Given information:
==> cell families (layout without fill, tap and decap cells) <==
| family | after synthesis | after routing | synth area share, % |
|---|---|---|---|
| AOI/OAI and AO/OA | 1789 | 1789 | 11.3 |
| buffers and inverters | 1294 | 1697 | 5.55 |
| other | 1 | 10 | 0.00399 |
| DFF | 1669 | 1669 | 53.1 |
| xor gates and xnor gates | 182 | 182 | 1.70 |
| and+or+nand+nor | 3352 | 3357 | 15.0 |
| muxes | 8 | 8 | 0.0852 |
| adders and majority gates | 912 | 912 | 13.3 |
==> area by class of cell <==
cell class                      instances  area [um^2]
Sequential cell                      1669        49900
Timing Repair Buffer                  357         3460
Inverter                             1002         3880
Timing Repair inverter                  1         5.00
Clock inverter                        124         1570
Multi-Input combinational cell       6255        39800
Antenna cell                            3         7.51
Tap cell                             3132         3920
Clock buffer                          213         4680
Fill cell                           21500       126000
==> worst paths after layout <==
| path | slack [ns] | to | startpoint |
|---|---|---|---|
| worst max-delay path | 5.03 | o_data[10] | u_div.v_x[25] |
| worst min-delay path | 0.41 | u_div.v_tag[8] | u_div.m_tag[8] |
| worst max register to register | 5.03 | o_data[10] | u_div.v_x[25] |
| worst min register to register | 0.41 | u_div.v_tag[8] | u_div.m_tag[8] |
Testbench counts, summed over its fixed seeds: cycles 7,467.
Source: an optimization exercise on an open RTL-to-GDS flow (aim: small area). Production flows keep margins and buffers that such runs may drop.
Where RTL was checked, it was by simulation tests only, not by an equivalence proof against the original.

==> flow/design.v (excerpt) <==
module mips_cpu (
    input  logic        clk,
    input  logic        arst_n_i,
    input  logic [31:0] rom_data_i,
    output logic [31:0] rom_addr_o,
    output logic        rom_en_o,
    input  logic [31:0] ram_data_i,
    output logic        ram_en_o,
    output logic        ram_wr_en_o,
    output logic [31:0] ram_addr_o,
    output logic [31:0] ram_data_o
);
Size: ~0.049 sq mm of cells after synthesis.
clock: 6.0 ns
lec_check: 0
cap_margin: 10
core_margin: 2
core_utilization: 50
cts_buf_list: sky130_fd_sc_hd__clkbuf_16
cts_cluster_diameter: 100
cts_cluster_size: 25
gpl_timing_driven: 0
place_density: 0.6
setup_slack_margin: 0.2
slew_margin: 10
synth_hierarchical: 1
standard.sh (not shown) runs the stock make flow with config.mk's settings and CLKGATE_MAP_FILE= SYNTH_SCRIPT=/design/flow/synth_recipe.tcl, a recipe that flattens the netlist after the stock synthesis.
==> flow/flow/run.sh <==
#!/bin/bash
# The standard layout (standard.sh) with three changes:
# - synthesis is the standard flow's own script (synth_recipe.tcl, unchanged) except that
#   its abc calls use flow/abc_map.script: ORFS's speed script without the
#   final buffering and up/down-sizing, which placement repairs anyway;
#   registers, their names and cells are untouched by abc
# - the input and output port buffers use the smallest buffer cell
# - an area-recovery pass after global routing (flow/grt_post.tcl)
set -o pipefail
here=$(pwd)
{
  echo 'proc abc {args} {'
  echo '  set i [lsearch -exact $args -script]'
  echo "  if {\$i >= 0} { lset args [expr {\$i + 1}] $here/flow/abc_map.script }"
  echo '  yosys abc {*}$args'
  echo '}'
  cat synth_recipe.tcl
} > flow_synth.tcl
bash standard.sh SYNTH_SCRIPT="$here/flow_synth.tcl" \
    BUFFER_PORTS_ARGS="-buffer_cell sky130_fd_sc_hd__buf_1" \
    POST_GLOBAL_ROUTE_TCL="$here/flow/grt_post.tcl" finish 2>&1 | tee standard_make.log
==> flow/flow/abc_map.script <==
&get -n
&st
&dch
&nf
&st
&syn2
&if -g -K 6
&synch2
&nf
&st
&syn2
&if -g -K 6
&synch2
&nf
&st
&syn2
&if -g -K 6
&synch2
&nf
&st
&syn2
&if -g -K 6
&synch2
&nf
&st
&syn2
&if -g -K 6
&synch2
&nf
&put
topo
stime -c
==> flow/flow/grt_post.tcl <==
# Sourced by ORFS's global_route.tcl as POST_GLOBAL_ROUTE_TCL, before it
# writes 5_1_grt.odb.  Area recovery: gates with slack to spare are
# downsized, then slew and capacitance are repaired again and the timing
# re-checked, each time re-legalising and re-routing the changed nets.  The
# route guides are written again for detailed routing.
log_cmd global_route -start_incremental
log_cmd repair_timing -recover_power 100 -setup_margin $::env(SETUP_SLACK_MARGIN) -verbose
repair_design_helper
log_cmd detailed_placement
log_cmd global_route -end_incremental

log_cmd estimate_parasitics -global_routing
log_cmd global_route -start_incremental
repair_timing_helper -setup
log_cmd detailed_placement
log_cmd global_route -end_incremental

log_cmd estimate_parasitics -global_routing
write_guides $::env(RESULTS_DIR)/route.guide
Next try:
--- a/flow/design.v
+++ b/flow/design.v
@@ -13,53 +13,55 @@
     input  logic        byp_rs_i,
     input  logic        byp_rt_i,
     input  logic [31:0] byp_data_i,
     output logic [31:0] rs_data_o,
     output logic [31:0] rt_data_o
 );
     logic [31:0] regs [1:31];
     logic [31:1] we_qtr [4];
     logic [3:0]  wr_hi_n;
     logic [7:0]  wr_lo_n;
-    logic [31:1] sel_rs [4];
-    logic [31:1] sel_rt [4];
+    logic [31:1] sel_rs [2];
+    logic [31:1] sel_rt [2];
     assign wr_hi_n = ~({4{clear_i}} | ({4{wr_en_i}} & (4'b0001 << wr_addr_i[4:3])));
     assign wr_lo_n = ~({8{clear_i}} | (8'b0000_0001 << wr_addr_i[2:0]));
     for (genvar q = 0; q < 4; q++) begin : g_qtr
-        rf_dec u_we     (.hi_n_i (wr_hi_n),   .lo_n_i (wr_lo_n),   .sel_o (we_qtr[q]));
-        rf_dec u_sel_rs (.hi_n_i (rs_hi_n_i), .lo_n_i (rs_lo_n_i), .sel_o (sel_rs[q]));
-        rf_dec u_sel_rt (.hi_n_i (rt_hi_n_i), .lo_n_i (rt_lo_n_i), .sel_o (sel_rt[q]));
+        rf_dec u_we (.hi_n_i (wr_hi_n), .lo_n_i (wr_lo_n), .sel_o (we_qtr[q]));
+    end
+    for (genvar h = 0; h < 2; h++) begin : g_half
+        rf_dec u_sel_rs (.hi_n_i (rs_hi_n_i), .lo_n_i (rs_lo_n_i), .sel_o (sel_rs[h]));
+        rf_dec u_sel_rt (.hi_n_i (rt_hi_n_i), .lo_n_i (rt_lo_n_i), .sel_o (sel_rt[h]));
     end
     for (genvar b = 0; b < 32; b++) begin : g_bit
         logic [10:0] grp_rs;
         logic [10:0] grp_rt;
         for (genvar k = 0; k < 10; k++) begin : g_grp
             rf_aoi3 u_rs (
-                .s0_i (sel_rs[b/8][3*k+1]), .d0_i (regs[3*k+1][b]),
-                .s1_i (sel_rs[b/8][3*k+2]), .d1_i (regs[3*k+2][b]),
-                .s2_i (sel_rs[b/8][3*k+3]), .d2_i (regs[3*k+3][b]),
+                .s0_i (sel_rs[b/16][3*k+1]), .d0_i (regs[3*k+1][b]),
+                .s1_i (sel_rs[b/16][3*k+2]), .d1_i (regs[3*k+2][b]),
+                .s2_i (sel_rs[b/16][3*k+3]), .d2_i (regs[3*k+3][b]),
                 .y_o  (grp_rs[k])
             );
             rf_aoi3 u_rt (
-                .s0_i (sel_rt[b/8][3*k+1]), .d0_i (regs[3*k+1][b]),
-                .s1_i (sel_rt[b/8][3*k+2]), .d1_i (regs[3*k+2][b]),
-                .s2_i (sel_rt[b/8][3*k+3]), .d2_i (regs[3*k+3][b]),
+                .s0_i (sel_rt[b/16][3*k+1]), .d0_i (regs[3*k+1][b]),
+                .s1_i (sel_rt[b/16][3*k+2]), .d1_i (regs[3*k+2][b]),
+                .s2_i (sel_rt[b/16][3*k+3]), .d2_i (regs[3*k+3][b]),
                 .y_o  (grp_rt[k])
             );
         end
         rf_aoi2 u_rs_byp (
-            .s0_i (sel_rs[b/8][31]), .d0_i (regs[31][b]),
+            .s0_i (sel_rs[b/16][31]), .d0_i (regs[31][b]),
             .s1_i (byp_rs_i),         .d1_i (byp_data_i[b]),
             .y_o  (grp_rs[10])
         );
         rf_aoi2 u_rt_byp (
-            .s0_i (sel_rt[b/8][31]), .d0_i (regs[31][b]),
+            .s0_i (sel_rt[b/16][31]), .d0_i (regs[31][b]),
             .s1_i (byp_rt_i),         .d1_i (byp_data_i[b]),
             .y_o  (grp_rt[10])
         );
         rf_nand11 u_rs_or (.g_i (grp_rs), .y_o (rs_data_o[b]));
         rf_nand11 u_rt_or (.g_i (grp_rt), .y_o (rt_data_o[b]));
     end
     always_ff @(posedge clk) begin
         for (int i = 1; i < 32; i++) begin
             for (int b = 0; b < 32; b++) begin
                 if (we_qtr[b / 8][i]) regs[i][b] <= wr_data_i[b];
@@ -344,29 +346,29 @@
             default: is_rtype = 1'b0;
         endcase
     end
     assign ex_wr_addr = is_rtype ? ex_imm[15:11] : ex_rt;
     assign ex_wr_en   = !(ex_cls == C_NOP || ex_cls == C_SW) && ex_wr_addr != 5'd0;
     always_ff @(posedge clk or negedge arst_n_i) begin
         if (!arst_n_i) begin
             mem_wr_en    <= 1'b0;
             mem_is_load  <= 1'b0;
             mem_is_store <= 1'b0;
-            mem_result   <= '0;
         end else begin
-            mem_result   <= result;
             mem_wr_en    <= ex_wr_en;
             mem_is_load  <= ex_cls == C_LW;
             mem_is_store <= ex_cls == C_SW;
         end
     end
     always_ff @(posedge clk) begin
         mem_wr_addr <= ex_wr_addr;
+        mem_result  <= result;
         mem_st_data <= rt_val;
     end
-    assign wb_data = mem_is_load ? ram_data_i : mem_result;
+    assign wb_data = ({32{mem_is_load}} & ram_data_i) |
+                     ({32{mem_wr_en && !mem_is_load}} & mem_result);
     assign ram_en_o    = mem_is_load || mem_is_store;
     assign ram_wr_en_o = mem_is_store;
     assign ram_addr_o  = mem_result;
     assign ram_data_o  = mem_st_data;
 endmodule
 `default_nettype wire
The new run produced a clean layout.
Maximum frequency barely changes.
Sequential share of layout area climbs by 0.57 points.
Worst setup slack gets better by 0.011 ns.
Wire length shrinks by 1.7%.
Final cell count shrinks by 3.2%.
Only the layout flow was run in the first run of this note; the RTL was not checked for function there.

separate check: timing with driven ports:
How much do the figures lean on ideal ports? The routed layouts below were timed once more, with nothing changed but the port constraints.
Step 1 (the two cells are an assumption about what drives the block):
set clk [get_ports {clk}]
set_driving_cell -lib_cell sky130_fd_sc_hd__clkbuf_16 $clk
set_driving_cell -lib_cell sky130_fd_sc_hd__buf_2 [delete_from_list [all_inputs] $clk]
Step 2, shift: input delay + t, output delay - t, t = (earliest + latest rising clock arrival at the registers) / 2. This alone moves slack from input paths to output paths.
a / b / c = ideal / step 1 / step 2; a / b = the first two.
run	shift t [ns]	setup WS [ns]	hold slack, ns	worst setup path after step 2
the first run	0.762	0.247 / 0.247 / -0.273	0.330 / 0.330 / 0.330	input to register
the second run	0.778	0.258 / 0.258 / -0.079	0.352 / 0.352 / 0.352	input to register
With both steps, setup timing fails in the first run and the second run, where it was met with ideal ports. The setup slack of the first run, which loses most, moves by 0.000 ns with the drivers and by -0.520 ns with both steps.
Context: an optimization exercise on an open-source flow, tuned for small area and a short achievable clock period. The choices shown serve that exercise and are no tape-out recipe.
Function was checked by simulation only, so behaviour that the tests miss may differ from the original.
Power is estimated from default activity; no workload was simulated. The flow treats the clock pin as an ideal source, which a real chip does not have.

<file path="run.sh">
#!/bin/bash
# synth_recipe.tcl (not shown) runs the flow's synth.tcl, then flattens the netlist and writes it again
# the make line also repeats each setting of config.mk as NAME=value (left out here)
make -C /OpenROAD-flow-scripts/flow DESIGN_CONFIG=/design/flow/config.mk WORK_HOME=/design/flow/orfs CLKGATE_MAP_FILE= SYNTH_SCRIPT=/design/flow/synth_recipe.tcl finish
</file>
<file path="config.mk">
export PLATFORM = sky130hd
export DESIGN_NAME = memory_access
export DESIGN_NICKNAME = memory_access
export VERILOG_FILES = /design/flow/design.v
export SDC_FILE = /design/flow/constraint.sdc
export NUM_CORES = 4
export LEC_CHECK = 0
export CAP_MARGIN = 20
export CORE_MARGIN = 2
export CORE_UTILIZATION = 50
export CTS_BUF_LIST = sky130_fd_sc_hd__clkbuf_4 sky130_fd_sc_hd__clkbuf_8
export PLACE_DENSITY = 0.6
export SLEW_MARGIN = 20
export SYNTH_HIERARCHICAL = 1
export SYNTH_MINIMUM_KEEP_SIZE = 0
</file>
<file path="constraint.sdc">
create_clock -name core_clock -period 5.0 [get_ports {i_clk}]
set_input_delay 1.0000 -clock core_clock [delete_from_list [all_inputs] [get_ports {i_clk}]]
set_output_delay 1.0000 -clock core_clock [all_outputs]
set_load 0.01 [all_outputs]
</file>
Source: an optimization exercise on an open RTL-to-GDS flow (aim: small area, a short achievable clock period and few clock cycles per item). Production flows keep margins and buffers that such runs may drop.
In this exercise RTL edits were held to simulation tests only and were not proved equivalent to the original.

## flow/design.v (module list and top-level ports; edited modules follow where they fit)
// module hammersley_point_generator: 7409 lines
module hammersley_point_generator #(
  parameter int INDEX_BITS    = 20,
  parameter int FRACTION_BITS = 32
) (
  input  logic                             clk,
  input  logic                             rst_n,
  input  logic                             cfg_valid,
  output logic                             cfg_ready,
  input  logic [hpg_pkg::LENGTH_BITS-1:0]  cfg_sequence_length,
  input  logic                             in_valid,
  output logic                             in_ready,
  input  logic [INDEX_BITS-1:0]            in_sample_index,
  output logic                             out_valid,
  input  logic                             out_ready,
  output logic [hpg_pkg::COORD_BITS-1:0]   out_regular_coord,
  output logic [hpg_pkg::COORD_BITS-1:0]   out_radix2_coord,
  output logic [hpg_pkg::COORD_BITS-1:0]   out_radix3_coord,
  output logic [hpg_pkg::COORD_BITS-1:0]   out_radix5_coord,
  output logic                             out_index_out_of_range
);
  // ...
==> flow/run.sh <==
#!/bin/bash
# synth_recipe.tcl (not shown) runs the flow's synth.tcl, then flattens the netlist and writes it again
# the make line also repeats each setting of config.mk as NAME=value (left out here)
make -C /OpenROAD-flow-scripts/flow DESIGN_CONFIG=/design/flow/config.mk WORK_HOME=/design/flow/orfs CLKGATE_MAP_FILE= SYNTH_SCRIPT=/design/flow/synth_recipe.tcl finish
==> flow/config.mk <==
export PLATFORM = sky130hd
export DESIGN_NAME = hammersley_point_generator
export DESIGN_NICKNAME = hammersley_point_generator
export VERILOG_FILES = /design/flow/design.v
export SDC_FILE = /design/flow/constraint.sdc
export NUM_CORES = 4
export LEC_CHECK = 0
export ABC_CLOCK_PERIOD_IN_PS = 2000
export CAP_MARGIN = 20
export CORE_MARGIN = 2
export CORE_UTILIZATION = 55
export SETUP_SLACK_MARGIN = 4.9
export SLEW_MARGIN = 20
==> flow/constraint.sdc <==
create_clock -name core_clock -period 8.0 [get_ports {clk}]
set_input_delay 1.6000 -clock core_clock [delete_from_list [all_inputs] [get_ports {clk}]]
set_output_delay 1.6000 -clock core_clock [all_outputs]
set_load 0.01 [all_outputs]
==> impl_metrics.yaml, run 1 <==
finish:
  drive_gt1_frac: 0.164
  multi_input_gates: 7318
  final_area_um2: 132000
  largest_cell_class: "multi-input combinational cells"
  syn_to_final_growth_pct: 14.2
  largest_reg_flops: 35
global_route:
  met3_usage: 0.0471
  grt_overflow: 0
  antenna_found_initial: 7
clock_network:
  cts.htree.levels: 4
  cts_buffers: 214
timing:
  skew_ns: 0.0725
  rsz0062_at_grt: "yes"
  worstMarginPinSlew_ns: 1.08
synth:
  synthSimpleGateAreaFrac: 0.101
  synth_top_area_frac: 0.295
  ys_types: 114
  synth-compound-area-share: 0.147
die:
  die_w_um: 462
  taps: 2805
critical_path:
  max_stage_delay_ns: 0.48
route:
  drtAntennaViolNets: 0
run_status:
  status: "no timing/DRC/antenna violations"
Testbench counts, summed over its fixed seeds: cycles 2,248, items 2,048.
==> run 2: changes to the inputs <==
--- a/flow/config.mk
+++ b/flow/config.mk
@@ -5,9 +5,9 @@
 export SDC_FILE = /design/flow/constraint.sdc
 export NUM_CORES = 4
 export LEC_CHECK = 0
-export ABC_CLOCK_PERIOD_IN_PS = 2000
+export ABC_CLOCK_PERIOD_IN_PS = 2500
 export CAP_MARGIN = 20
 export CORE_MARGIN = 2
-export CORE_UTILIZATION = 55
-export SETUP_SLACK_MARGIN = 4.9
+export CORE_UTILIZATION = 60
+export SETUP_SLACK_MARGIN = 4.7
 export SLEW_MARGIN = 20
==> run 2 against run 1 <==
Compared with the run above: still clean on timing, DRC and antenna; hold slack better by 0.027 ns; design area down 2.4%; count of clock-buffer cells in the layout up 13; cell count down 3.2%; die area down 8.3%; routed wire length down 3.4%; via count down 0.74%; clock skew down 0.023 ns; global-route usage up 1.6 points; synthesized cell count unchanged; critical endpoint is now rem_r[8]$_DFF_P_.
==> impl_metrics.yaml, run 2 <==
finish:
  final_cell_mix: "dfxtp_1, inv_1, fa_1"
  largest-register: "r3_r"
  fin_cells: 14000
  largest_reg_flops: 35
  drive_gt1_frac: 0.122
  nNetsFinal: 12600
  syn_to_final_growth_pct: 11.5
  final_area_um2: 129000
  final_common_cell: "dfxtp_1"
min_path:
  min_path_type: "reg -> reg"
timing:
  skew_ns: 0.0491
  finalSetupTns_ns: 0
  rsz0062_at_grt: "yes"
  relSlewSlack: 0.203
  finalSetupViolCount: 0
  hold_ws_ns: 0.315
  worstMarginPinSlew_ns: 1.19
  slew_violations: 0
  fin_crit_sh: 0.417
  layout_min_cycle_time_ns: 3.34
  fmax_mhz: 300
  hold_viol: 0
die:
  rows: 160
  core_um2: 191000
  die_h_um: 442
  start_util: 0.605
  die_w_um: 442
  ios: 178
  dieArea_um2: 196000
clock_network:
  tritoncts: "yes"
  cts-root-buf: "clkbuf_16"
  max-clock-path-buffers: 3
  cts.htree.levels: 4
  cts.sinks: 2082
  cts_buffers: 208
  clk_latency_ns: 0.90
  clkTransAtPathRegs_ns: 0.07
critical_path:
  max_stage_delay_ns: 0.48
  crit_arrival_ns: 4.08
  path_common_cell: "a21o_1"
  cp.required_ns: 8.75
  path_delay_family: "compound AO/OA/AOI/OAI gates"
  path_cells: "inv_2 > ha_4 > a21o_1 > a21o_1 > a2111o_1 > a41oi_2 > a21oi_4 > a211o_1 > o21a_4 > buf_12 > nand2_1 > nor2_1 > a221o_1"
  crit_type: "reg -> reg"
  crit_fanout: 5
  crit_path_top_delay_cell: "a2111o_1"
  cp-end-kind: "register"
  startpoint_type: "register"
  path_buf_inv: 2
route:
  drc: 0
  drt_iter0_markers: 7665
  via_per_inst: 5.91
  drtAntennaViolNets: 0
  wire_per_inst_um: 20.6
  dr_total_vias: 82600
  wl_um: 288000
  dr.pass1.iters: 12
placement:
  dpl.cell_count: 13400
  hpwl_um: 200000
  gp_congestion: 0.903
  io_buffers: 165
  post_dp_cell_area_um2: 118000
global_route:
  grt_util_all_layers: 0.288
  antenna_found_initial: 2
  grt_max_degree: 94
  grt_pass1_wl_um: 453000
  grt_pass1_vias: 81600
  grt_overflow: 0
synth:
  ys_types: 114
  yosys-top-cells-area: "dfxtp_1, fa_1, edfxtp_1"
  yosys_warnings: 1
  async_flop_share: 0
  avgSynthCellArea_um2: 10.2
  synth_top_cells_by_count: "dfxtp_1, inv_1, fa_1"
  yosys_register_bits: 2082
  synth_top_cell_by_area: "dfxtp_1"
  synth_edf_count: 385
  postSynthCellCount: 11300
  synthesis.area_um2: 115000
  synth_top_area_frac: 0.295
  synth_most_common_cell: "dfxtp_1"
  seq_area_frac_synth: 0.395
  synthFlopType: "dfxtp_1"
run_status:
  status: "no timing/DRC/antenna violations"
job:
  drv_cap: 0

Task brief:
Reproduce, character for character, only the lines of the preceding data that start at the line with "max-clock-path-buffers: 3" and end at the line with "cp.required_ns: 8.75", both included.

Written solution:
  max-clock-path-buffers: 3
  cts.htree.levels: 4
  cts.sinks: 2082
  cts_buffers: 208
  clk_latency_ns: 0.90
  clkTransAtPathRegs_ns: 0.07
critical_path:
  max_stage_delay_ns: 0.48
  crit_arrival_ns: 4.08
  path_common_cell: "a21o_1"
  cp.required_ns: 8.75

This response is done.